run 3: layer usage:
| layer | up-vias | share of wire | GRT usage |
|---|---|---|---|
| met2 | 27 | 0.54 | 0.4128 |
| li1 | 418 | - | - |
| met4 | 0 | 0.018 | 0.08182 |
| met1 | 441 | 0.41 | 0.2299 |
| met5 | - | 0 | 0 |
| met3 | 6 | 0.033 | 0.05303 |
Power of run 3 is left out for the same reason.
**src/rtl/fnr_pkg.sv**
```systemverilog
package fnr_pkg;
  localparam int INT_W      = 9;
  localparam int WIDE_W     = 18;
  localparam int NARROW_W   = 10;
  localparam int LO_W       = 8;
  localparam int MOD_W      = 16;
  localparam int DATA_W     = 16;
  localparam int RATIO_W    = 10;
  localparam int RATIO_BIAS = 32;
  localparam int SEL_W      = 3;
  localparam int DITHER_W   = 4;

  typedef enum logic [SEL_W-1:0] {
    SEL_CFG = 3'd0,
    SEL_INT = 3'd1,
    SEL_LO  = 3'd2,
    SEL_HI  = 3'd3,
    SEL_MOD = 3'd4
  } reg_sel_e;
endpackage

```
**src/rtl/fnr_regs.sv**
```systemverilog
module fnr_regs
  import fnr_pkg::*;
#(
  parameter int P_INT_W    = INT_W,
  parameter int P_WIDE_W   = WIDE_W,
  parameter int P_NARROW_W = NARROW_W,
  parameter int P_LO_W     = LO_W,
  parameter int P_MOD_W    = MOD_W,
  parameter int P_DATA_W   = DATA_W
) (
  input  logic                       clk_i,
  input  logic                       rst_ni,
  input  logic                       wr_en_i,
  input  logic [SEL_W-1:0]           wr_sel_i,
  input  logic [P_DATA_W-1:0]        wr_data_i,
  output logic                       frac_en_o,
  output logic                       wide_o,
  output logic [P_INT_W-1:0]         act_int_o,
  output logic signed [P_WIDE_W-1:0] act_div_o,
  output logic signed [P_MOD_W-1:0]  mod_o
);
  localparam int HI_W = P_WIDE_W - P_LO_W;
  localparam int EXT_W = P_WIDE_W - P_NARROW_W;

  logic [P_INT_W-1:0] st_int_q;
  logic [P_LO_W-1:0]  st_lo_q;
  logic signed [P_WIDE_W-1:0] hi_div;

  // upper write: full 18-bit join or sign-extended 10-bit value
  always_comb begin
    if (wide_o) hi_div = {wr_data_i[HI_W-1:0], st_lo_q};
    else        hi_div = {{EXT_W{wr_data_i[P_NARROW_W-1]}}, wr_data_i[P_NARROW_W-1:0]};
  end

  always_ff @(posedge clk_i or negedge rst_ni) begin
    if (!rst_ni) begin
      frac_en_o <= 1'b0;
      wide_o    <= 1'b0;
      st_int_q  <= '0;
      st_lo_q   <= '0;
      act_int_o <= '0;
      act_div_o <= '0;
      mod_o     <= '0;
    end else if (wr_en_i) begin
      case (wr_sel_i)
        SEL_CFG: begin
          frac_en_o <= wr_data_i[0];
          wide_o    <= wr_data_i[1];
        end
        SEL_INT: begin
          st_int_q <= wr_data_i[P_INT_W-1:0];
          if (!frac_en_o) act_int_o <= wr_data_i[P_INT_W-1:0];
        end
        SEL_LO:  st_lo_q <= wr_data_i[P_LO_W-1:0];
        SEL_HI: begin
          if (frac_en_o) begin
            act_int_o <= st_int_q;
            act_div_o <= hi_div;
          end
        end
        SEL_MOD: mod_o <= wr_data_i[P_MOD_W-1:0];
        default: ;
      endcase
    end
  end
endmodule

```
**src/rtl/fnr_offset_sat.sv**
```systemverilog
module fnr_offset_sat
  import fnr_pkg::*;
#(
  parameter int P_WIDE_W   = WIDE_W,
  parameter int P_NARROW_W = NARROW_W,
  parameter int P_MOD_W    = MOD_W
) (
  input  logic                       wide_i,
  input  logic signed [P_WIDE_W-1:0] act_div_i,
  input  logic signed [P_MOD_W-1:0]  mod_i,
  output logic [P_WIDE_W-1:0]        x_o,
  output logic                       neg_o
);
  localparam int SUM_W  = ((P_WIDE_W > P_MOD_W) ? P_WIDE_W : P_MOD_W) + 1;
  localparam int PAD_W  = P_WIDE_W - P_NARROW_W;
  localparam int WMAX_I = (1 << (P_WIDE_W - 1)) - 1;
  localparam int NMAX_I = (1 << (P_NARROW_W - 1)) - 1;

  logic signed [SUM_W-1:0] sum, lim_hi, lim_lo, sat;

  always_comb begin
    sum    = SUM_W'(act_div_i) + SUM_W'(mod_i);
    lim_hi = wide_i ? SUM_W'(WMAX_I) : SUM_W'(NMAX_I);
    lim_lo = wide_i ? SUM_W'(-WMAX_I - 1) : SUM_W'(-NMAX_I - 1);
    if (sum > lim_hi)      sat = lim_hi;
    else if (sum < lim_lo) sat = lim_lo;
    else                   sat = sum;
    neg_o = sat[SUM_W-1];
    // 10-bit values are scaled to the full accumulator range
    if (wide_i) x_o = sat[P_WIDE_W-1:0];
    else        x_o = {sat[P_NARROW_W-1:0], {PAD_W{1'b0}}};
  end
endmodule

```
**src/rtl/fnr_acc_stage.sv**
```systemverilog
module fnr_acc_stage #(
  parameter int ACC_W = 18
) (
  input  logic             clk_i,
  input  logic             rst_ni,
  input  logic             clr_i,
  input  logic             en_i,
  input  logic [ACC_W-1:0] in_i,
  output logic [ACC_W-1:0] sum_o,
  output logic             carry_o
);
  logic [ACC_W-1:0] acc_q;

  assign {carry_o, sum_o} = {1'b0, acc_q} + {1'b0, in_i};

  always_ff @(posedge clk_i or negedge rst_ni) begin
    if (!rst_ni)    acc_q <= '0;
    else if (clr_i) acc_q <= '0;
    else if (en_i)  acc_q <= sum_o;
  end
endmodule

```
**src/rtl/fnr_mash.sv**
```systemverilog
module fnr_mash
  import fnr_pkg::*;
#(
  parameter int ACC_W = WIDE_W
) (
  input  logic                       clk_i,
  input  logic                       rst_ni,
  input  logic                       clr_i,
  input  logic                       tick_i,
  input  logic [ACC_W-1:0]           x_i,
  output logic signed [DITHER_W-1:0] y_o
);
  localparam int N_STAGE = 3;

  logic [ACC_W-1:0]   stage_in  [N_STAGE];
  logic [ACC_W-1:0]   stage_sum [N_STAGE];
  logic [N_STAGE-1:0] cy;
  logic c2_q, c3_q, c3_qq;

  for (genvar s = 0; s < N_STAGE; s++) begin : g_stage
    if (s == 0) begin : g_first
      assign stage_in[s] = x_i;
    end else begin : g_next
      assign stage_in[s] = stage_sum[s-1];
    end
    fnr_acc_stage #(.ACC_W(ACC_W)) i_acc (
      .clk_i  (clk_i),
      .rst_ni (rst_ni),
      .clr_i  (clr_i),
      .en_i   (tick_i),
      .in_i   (stage_in[s]),
      .sum_o  (stage_sum[s]),
      .carry_o(cy[s])
    );
  end

  // noise cancellation: c1 + (1-z^-1)c2 + (1-z^-1)^2 c3
  always_ff @(posedge clk_i or negedge rst_ni) begin
    if (!rst_ni) begin
      c2_q  <= 1'b0;
      c3_q  <= 1'b0;
      c3_qq <= 1'b0;
    end else if (clr_i) begin
      c2_q  <= 1'b0;
      c3_q  <= 1'b0;
      c3_qq <= 1'b0;
    end else if (tick_i) begin
      c2_q  <= cy[1];
      c3_q  <= cy[2];
      c3_qq <= c3_q;
    end
  end

  always_comb begin
    y_o = DITHER_W'(cy[0]) + DITHER_W'(cy[1]) - DITHER_W'(c2_q)
        + DITHER_W'(cy[2]) - DITHER_W'({c3_q, 1'b0}) + DITHER_W'(c3_qq);
  end
endmodule

```
**src/rtl/fracn_ratio_seq.sv**
```systemverilog
module fracn_ratio_seq
  import fnr_pkg::*;
(
  input  logic               clk_i,
  input  logic               rst_ni,
  input  logic               wr_en_i,
  input  logic [SEL_W-1:0]   wr_sel_i,
  input  logic [DATA_W-1:0]  wr_data_i,
  input  logic               tick_i,
  output logic [RATIO_W-1:0] ratio_o
);
  localparam int CALC_W = RATIO_W + 2;

  logic                       frac_en, wide;
  logic [INT_W-1:0]           act_int;
  logic signed [WIDE_W-1:0]   act_div;
  logic signed [MOD_W-1:0]    mod_off;
  logic [WIDE_W-1:0]          mash_x;
  logic                       mash_neg;
  logic signed [DITHER_W-1:0] mash_y;
  logic [CALC_W-1:0]          base, next_ratio;

  fnr_regs i_regs (
    .clk_i    (clk_i),
    .rst_ni   (rst_ni),
    .wr_en_i  (wr_en_i),
    .wr_sel_i (wr_sel_i),
    .wr_data_i(wr_data_i),
    .frac_en_o(frac_en),
    .wide_o   (wide),
    .act_int_o(act_int),
    .act_div_o(act_div),
    .mod_o    (mod_off)
  );

  fnr_offset_sat i_sat (
    .wide_i   (wide),
    .act_div_i(act_div),
    .mod_i    (mod_off),
    .x_o      (mash_x),
    .neg_o    (mash_neg)
  );

  fnr_mash i_mash (
    .clk_i (clk_i),
    .rst_ni(rst_ni),
    .clr_i (!frac_en),
    .tick_i(tick_i),
    .x_i   (mash_x),
    .y_o   (mash_y)
  );

  always_comb begin
    base = CALC_W'(act_int) + CALC_W'(RATIO_BIAS);
    if (frac_en) next_ratio = base - CALC_W'(mash_neg) + CALC_W'(mash_y);
    else         next_ratio = base;
  end

  always_ff @(posedge clk_i or negedge rst_ni) begin
    if (!rst_ni)     ratio_o <= RATIO_W'(RATIO_BIAS);
    else if (tick_i) ratio_o <= next_ratio[RATIO_W-1:0];
  end
endmodule

```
··········
◆ **BRIEF**
Every line that holds the word "signed" should be copied from the records.

◆ **THE ANSWER**
  output logic signed [P_WIDE_W-1:0] act_div_o,
  output logic signed [P_MOD_W-1:0]  mod_o
  logic signed [P_WIDE_W-1:0] hi_div;
  input  logic signed [P_WIDE_W-1:0] act_div_i,
  input  logic signed [P_MOD_W-1:0]  mod_i,
  logic signed [SUM_W-1:0] sum, lim_hi, lim_lo, sat;
  output logic signed [DITHER_W-1:0] y_o
  logic signed [WIDE_W-1:0]   act_div;
  logic signed [MOD_W-1:0]    mod_off;
  logic signed [DITHER_W-1:0] mash_y;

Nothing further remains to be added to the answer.